The **International Consensus on Corticosteroid Use in Inflammatory Bowel Disease (IBD) Clinical Trials** represents the first global, expert-driven guidance to standardize corticosteroid management in IBD drug trials. This guidance aims to address the challenges and inconsistencies in corticosteroid use that have historically complicated the interpretation of trial outcomes, reduced comparability across studies, and posed barriers to patient participation.
### Key Highlights of the Consensus:
1. **Need for Standardization**:
- Corticosteroid management in IBD trials has been highly variable.
- This variability can bias trial outcomes by masking true disease activity or inflating placebo response rates.
- Standardized protocols are essential to ensure consistency and reliability in trial results.
2. **Impact on Trial Outcomes**:
- Inconsistent corticosteroid handling can lead to incorrect efficacy assessments.
- Standardization reduces the risk of bias and improves the comparability of clinical trials.
3. **Barrier to Patient Participation**:
- Prolonged corticosteroid exposure, often required by trial protocols, discourages patient enrollment due to the associated risks and side effects.
- The new recommendations aim to reduce corticosteroid exposure, making trials more patient-friendly.
4. **Defined Trial Phases**:
- The consensus provides specific recommendations for corticosteroid management across all trial phases: screening, induction, maintenance, and endpoint assessment.
5. **Screening Phase Recommendations**:
- **Permitted Oral Steroids**: Oral systemic corticosteroids (e.g., prednisone) and oral enteric- or colonic-release corticosteroids (e.g., budesonide) are allowed under defined conditions.
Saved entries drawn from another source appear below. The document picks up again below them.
File: src/rtl/defr_pkg.sv
package defr_pkg;
  localparam int WORD_W    = 64;
  localparam int SIDE_W    = 128;
  localparam int TS_BIT    = 61;
  localparam int LEN_LSB   = 32;

  typedef enum logic [1:0] {
    ST_HDR = 2'd0,
    ST_TS  = 2'd1,
    ST_PAY = 2'd2
  } walk_st_e;

  // odd number of 4-byte elements: header and timestamp are multiples of 8 bytes
  function automatic logic odd_elems(input logic [WORD_W-1:0] hdr);
    return hdr[LEN_LSB+2];
  endfunction
endpackage

File: src/rtl/hdr_walker.sv
module hdr_walker
  import defr_pkg::*;
(
  input  logic              clk,
  input  logic              rst,
  input  logic [WORD_W-1:0] in_data,
  input  logic              in_last,
  input  logic              in_valid,
  output logic              in_ready,
  output logic              pay_valid,
  output logic [WORD_W-1:0] pay_word,
  output logic              pay_last,
  output logic              pay_odd,
  output logic [SIDE_W-1:0] pay_side,
  input  logic              stage_ready
);
  walk_st_e          st_q;
  logic [WORD_W-1:0] hdr_q;
  logic [WORD_W-1:0] ts_q;
  logic              in_fire;

  assign in_ready  = (st_q != ST_PAY) || stage_ready;
  assign in_fire   = in_valid && in_ready;
  assign pay_valid = in_valid && (st_q == ST_PAY);
  assign pay_word  = in_data;
  assign pay_last  = in_last;
  assign pay_odd   = odd_elems(hdr_q);
  assign pay_side  = {hdr_q, ts_q};

  always_ff @(posedge clk) begin
    if (rst) begin
      st_q  <= ST_HDR;
      hdr_q <= '0;
      ts_q  <= '0;
    end else if (in_fire) begin
      unique case (st_q)
        ST_HDR: begin
          hdr_q <= in_data;
          ts_q  <= '0;
          if (in_last)             st_q <= ST_HDR;
          else if (in_data[TS_BIT]) st_q <= ST_TS;
          else                     st_q <= ST_PAY;
        end
        ST_TS: begin
          ts_q <= in_data;
          st_q <= in_last ? ST_HDR : ST_PAY;
        end
        default: begin
          if (in_last) st_q <= ST_HDR;
        end
      endcase
    end
  end


  ts_state_chk: assert property (@(posedge clk) disable iff (rst)
    (st_q == ST_TS) |-> hdr_q[TS_BIT]);


  ts_zero_chk: assert property (@(posedge clk) disable iff (rst)
    (st_q == ST_PAY && !hdr_q[TS_BIT]) |-> (ts_q == '0));
endmodule

File: src/rtl/beat_stage.sv
module beat_stage
  import defr_pkg::*;
#(
  parameter int DATA_W = 32
) (
  input  logic              clk,
  input  logic              rst,
  input  logic              take_valid,
  input  logic [WORD_W-1:0] take_word,
  input  logic              take_last,
  input  logic              take_odd,
  input  logic [SIDE_W-1:0] take_side,
  output logic              take_ready,
  output logic [DATA_W-1:0] out_data,
  output logic [SIDE_W-1:0] out_user,
  output logic              out_last,
  output logic              out_valid,
  input  logic              out_ready
);
  localparam int EPW = WORD_W / DATA_W;

  logic [WORD_W-1:0] word_q;
  logic [WORD_W-1:0] word_shift;
  logic [SIDE_W-1:0] side_q;
  logic              last_q;
  logic [1:0]        cnt_q;
  logic              full_q;
  logic              drain_last;
  logic              take;
  logic [1:0]        load_cnt;

  generate
    if (EPW == 2) begin : g_split
      assign word_shift = {word_q[DATA_W-1:0], {DATA_W{1'b0}}};
      assign load_cnt   = (take_last && take_odd) ? 2'd1 : 2'd2;
    end else begin : g_pass
      assign word_shift = word_q;
      assign load_cnt   = 2'd1;
    end
  endgenerate

  assign drain_last = full_q && out_ready && (cnt_q == 2'd1);
  assign take_ready = !full_q || drain_last;
  assign take       = take_valid && take_ready;

  assign out_valid = full_q;
  assign out_data  = word_q[WORD_W-1 -: DATA_W];
  assign out_user  = side_q;
  assign out_last  = last_q && (cnt_q == 2'd1);

  always_ff @(posedge clk) begin
    if (rst) begin
      full_q <= 1'b0;
      cnt_q  <= 2'd0;
      word_q <= '0;
      side_q <= '0;
      last_q <= 1'b0;
    end else if (take) begin
      full_q <= 1'b1;
      word_q <= take_word;
      side_q <= take_side;
      last_q <= take_last;
      cnt_q  <= load_cnt;
    end else if (full_q && out_ready) begin
      if (cnt_q == 2'd1) begin
        full_q <= 1'b0;
        cnt_q  <= 2'd0;
      end else begin
        cnt_q  <= cnt_q - 2'd1;
        word_q <= word_shift;
      end
    end
  end


  hold_chk: assert property (@(posedge clk) disable iff (rst)
    (out_valid && !out_ready) |=> (out_valid && $stable(out_data) &&
                                   $stable(out_user) && $stable(out_last)));


  user_const_chk: assert property (@(posedge clk) disable iff (rst)
    (out_valid && out_ready && !out_last) |=> (out_user == $past(out_user)));


  keep_chk: assert property (@(posedge clk) disable iff (rst)
    (full_q && !out_ready) |=> full_q);


  cnt_range_chk: assert property (@(posedge clk) disable iff (rst)
    full_q |-> (cnt_q != 2'd0 && cnt_q <= 2'(EPW)));
endmodule

File: src/rtl/pkt_deframer.sv
module pkt_deframer
  import defr_pkg::*;
#(
  parameter int DATA_W = 32
) (
  input  logic              clk,
  input  logic              rst,
  input  logic [63:0]       in_data,
  input  logic              in_last,
  input  logic              in_valid,
  output logic              in_ready,
  output logic [DATA_W-1:0] out_data,
  output logic [127:0]      out_user,
  output logic              out_last,
  output logic              out_valid,
  input  logic              out_ready
);
  logic              pay_valid;
  logic [WORD_W-1:0] pay_word;
  logic              pay_last;
  logic              pay_odd;
  logic [SIDE_W-1:0] pay_side;
  logic              stage_ready;

  hdr_walker u_walk (
    .clk        (clk),
    .rst        (rst),
    .in_data    (in_data),
    .in_last    (in_last),
    .in_valid   (in_valid),
    .in_ready   (in_ready),
    .pay_valid  (pay_valid),
    .pay_word   (pay_word),
    .pay_last   (pay_last),
    .pay_odd    (pay_odd),
    .pay_side   (pay_side),
    .stage_ready(stage_ready)
  );

  beat_stage #(.DATA_W(DATA_W)) u_stage (
    .clk       (clk),
    .rst       (rst),
    .take_valid(pay_valid),
    .take_word (pay_word),
    .take_last (pay_last),
    .take_odd  (pay_odd),
    .take_side (pay_side),
    .take_ready(stage_ready),
    .out_data  (out_data),
    .out_user  (out_user),
    .out_last  (out_last),
    .out_valid (out_valid),
    .out_ready (out_ready)
  );
endmodule

File: config.mk
export PLATFORM = sky130hd
export DESIGN_NAME = pkt_deframer
export DESIGN_NICKNAME = d
export VERILOG_FILES = /design/src/rtl/defr_pkg.sv /design/src/rtl/hdr_walker.sv /design/src/rtl/beat_stage.sv /design/src/rtl/pkt_deframer.sv
export SDC_FILE = /design/constraint.sdc
export NUM_CORES = 1
export LEC_CHECK = 0
export BUFFER_PORTS_ARGS = -buffer_cell sky130_fd_sc_hd__buf_2
export CAP_MARGIN = 20
export CORE_ASPECT_RATIO = 1.5
export CORE_UTILIZATION = 55
export DETAILED_ROUTE_END_ITERATION = 8
export PLACE_DENSITY = 0.89
export SYNTH_ARGS = -nofsm -noshare
export SYNTH_HDL_FRONTEND = slang
export SYNTH_SLANG_ARGS = --single-unit
export TNS_END_PERCENT = 50
File: constraint.sdc
create_clock -name clk -period 1.95 [get_ports clk]
set_input_delay 0.0975 -clock clk [delete_from_list [all_inputs] [get_ports clk]]
set_output_delay 0.0975 -clock clk [all_outputs]
set_load 0.02 [all_outputs]
==> results_dict.tcl <==
set metrics [dict create \
    finalWirelength_microns 36300 \
    synth_compound_area_frac 0.181 \
    synth_top_area_frac 0.545 \
    yosysTopAreaCell "dfxtp_1" \
    finalCritPeriodShare 0.963 \
    core_sq_um 21200 \
    worstHoldPathCells 4 \
    grt_max_degree 79 \
    grt_pass1_vias 11100 \
    layout_commonest_cell "nand2_1" \
    multiInputGateArea_sq_um 4720 \
    wire_per_inst_microns 18.3 \
    cts.sinks 326 \
    portBuffers 231 \
    critical_path_class "reg -> out" \
    cts_tree "built" \
    yosys.area_share.adder 0.00104 \
    setup_viol 0 \
    antenna_cells 0 \
    fill_cells 1527 \
    io_pins 232 \
    antenna_found_initial 0 \
    dr.pass1.iters 7 \
    cp-start-kind "flip-flop" \
    synth.area.mux_share 0.000835 \
    fmax_ghz 0.533 \
    grt_pass1_wl_microns 56100 \
    use_met1 0.363 \
    p_leak_nw 5.78 \
    powerDensity_nw_per_um2 941 \
    use_met3 0.0513 \
    hold_viol 0 \
    cts_root_buffer "clkbuf_16" \
    synth_nets 1546 \
    drv_cap 0 \
    clk_pin_slew_worst_paths_ps 70 \
    clk_latency_ps 550 \
    use_met2 0.536 \
    ir_worst_vdd_uv 719 \
    cp_max_fo 4 \
    r2r-end "u_stage.out_user[35]$_SDFFE_PP0P_" \
    dieArea_sq_um 22400 \
    cts_buffer_depth 3 \
    clock_skew_ps 13.7 \
    drc 0 \
    rsz0062_at_grt "false" \
    area_growth_pct 23.3 \
    finalWeightedCongestion 0.845 \
    dp_hpwl_microns 22700 \
    drt_iter0_markers 909 \
    rr_startpoint "u_stage.cnt_q[1]$_SDFFE_PP0P_" \
    num_rows 65 \
    synth_top_family_by_area "simple AND/OR/NAND/NOR gates" \
    die_x_microns 123 \
    yosys.cell_types.count 33 \
    yosys_warnings 0 \
    required_ps 1850 \
    grt-busiest-layer "met2" \
    end_kind "output port" \
    grt.overflow.total 0 \
    synthesis.instances 1476 \
    place_inst 1856 \
    layout_common_cells "483 x nand2_1, 325 x dfxtp_1, 291 x a21oi_1" \
    ff2ff_path_depth 8 \
    min_to "u_stage.cnt_q[1]$_SDFFE_PP0P_" \
    ys_ff_latch 326 \
    final.setup.tns_ps 0 \
    via_count 11400 \
    ys_seq_area_frac 0.545 \
    min_from "out_ready" \
    holdCritPathClass "in -> reg" \
    regArea_sq_um 6530 \
    cp.arrival_ps 1780 \
    ant_nets 0 \
    die_h_microns 183 \
    drive_above_1_share 0.206 \
    relSlewSlack 0.635 \
    synth_area_per_cell_sq_um 8.12 \
    worstMarginPinSlew_ps 547 \
    status "finished clean" \
    routed_via_density 5.77 \
    num-nets-final 1758 \
    start_util 0.565 \
    synthesis.area_sq_um 12000 \
    synth_area_leaders "dfxtp_1 54%, nand2_1 15%, a21oi_1 12%" \
    synth_xor_area_frac 0 \
    ff2ff_setup_slack_ps 160 \
    fin_cells 1978 \
    report.final.slew_viol_count 0 \
    synth_simple_gate_area_frac 0.207 \
    gr-usage-all-layers 0.316 \
    htree_levels 1 \
    period_minus_slack_ps 1880 \
    cts_buffers 29 \
]
==> kinds of logic after synthesis <==
group / Yosys count
mux: 1
compound gates: 364
fa+ha+maj: 1
simple gates: 628
flops: 326
buf+inv: 156
==> report_power, final <==
group          switching, mW  internal (mW)
combinational          0.889          0.467
clock                   2.52           3.05
sequential             0.119           6.85
==> Yosys cell counts <==
master and n:
nand2_1 483, dfxtp_1 326, a21oi_1 291, nor2_1 67
nand3_1 64, clkbuf_1 53, buf_2 48, a22oi_1 33
buf_4 33, a211oi_2 27, buf_1 15, a211oi_1 4
inv_1 4, buf_6 3, nand2b_1 3, nand3b_1 3
a311oi_1 2, nor2b_1 2, a21bo_2 1, a21boi_1 1
a2bb2oi_1 1, and2_1 1, and3_1 1, and3b_1 1
ha_1 1, mux2i_1 1, nand2_2 1, nor2_2 1
nor3b_1 1, o22a_2 1, o22ai_4 1, o31a_1 1
o41ai_1 1
==> critical path, stage by stage, from the launching register on <==
cell,delay (ps)
dfxtp_1,350
inv_1,70
ha_2,210
a21boi_2,220
nand3b_1,190
buf_2,210
==> through the flow <==
step                hold WS [ps]  setup slack (ps)  power (mW)  area (sq um)  utilization
CTS                         38.6              1.15        13.9         14800        0.695
global route                99.3              25.1        14.3         14800        0.696
finish                      65.9              72.7        13.9         14800        0.696
detailed placement           375               175        8.32         13100        0.619
global placement             363               275        8.28         13100        0.619
floorplan                    207               478        7.91         12000            -
==> worst max-delay path by stage <==
stage	slack, ps	depth (start not counted)	startpoint	endpoint
2_1_floorplan	480	8	u_stage.cnt_q[1]$_SDFFE_PP0P_	u_stage.word_q[11]$_SDFFE_PP0P_
3_5_place_dp	170	8	u_stage.cnt_q[1]$_SDFFE_PP0P_	u_stage.out_user[65]$_SDFFE_PP0P_
6_report	70	5	u_stage.cnt_q[1]$_SDFFE_PP0P_	in_ready
5_1_grt	30	5	u_stage.cnt_q[1]$_SDFFE_PP0P_	in_ready
3_3_place_gp	270	7	u_stage.cnt_q[0]$_SDFFE_PP0P_	u_stage.out_user[101]$_SDFFE_PP0P_
4_1_cts	1	5	u_stage.cnt_q[1]$_SDFFE_PP0P_	in_ready
==> area by class of cell <==
type                            count  area share
Multi-Input combinational cell    995       0.319
Inverter                            4     0.00102
Tap cell                          268      0.0227
Clock inverter                     11     0.00516
Sequential cell                   326       0.442
Timing Repair Buffer              332       0.152
Clock buffer                       42      0.0578
==> sequential cells by signal, summed over array words and instances, names as in the netlist <==
signal,cells
u_stage.cnt_q,2
u_stage.last_q,1
u_stage.out_user,128
u_stage.out_valid,1
u_stage.word_q,64
u_walk.hdr_q,64
u_walk.st_q,2
u_walk.ts_q,64
==> routing by layer <==
layer,wire [microns],vias to the layer above
li1,-,5266
met1,13200,5328
met2,17900,641
met3,2750,180
met4,2430,0
met5,0,-
==> timing repair <==
item,in CTS,in global routing
hold buffers,67,0
setup endpoints to repair,1,6
gates cloned,0,1
endpoints found under the hold margin,203,0
gates resized for setup,2,2
buffers inserted,0,1
pin swaps,0,2
Power figures use the tool's default switching activity.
- **Intravenous Steroid Exclusion**: Use of intravenous corticosteroids during screening is exclusionary due to concerns about disease severity and excessive exposure.
- **Rectal Steroid Discontinuation**: Rectal corticosteroids must be stopped at least two weeks before the baseline assessment.
- **Stable Pretrial Dosing**: Corticosteroid doses must remain stable for at least two weeks before randomization to ensure reliable baseline disease activity measurement.
- **Maximum Screening Dose**: The maximum allowed oral systemic corticosteroid dose is 20 mg/day (prednisone equivalent).
- **Budesonide Dose Limit**: Budesonide use before randomization should not exceed 9 mg/day.
6. **Induction Phase Recommendations**:
- **Fixed Dosing Period**: Corticosteroid doses should remain fixed for at least two weeks after randomization during the induction phase.
- **Protocol-Mandated Tapering**: Tapering decisions must be mandated by the trial protocol and not left to investigator discretion.
- **Standardized Taper Schedule**: A tapering schedule of 5 mg prednisone equivalent per week is recommended to minimize variability and exposure.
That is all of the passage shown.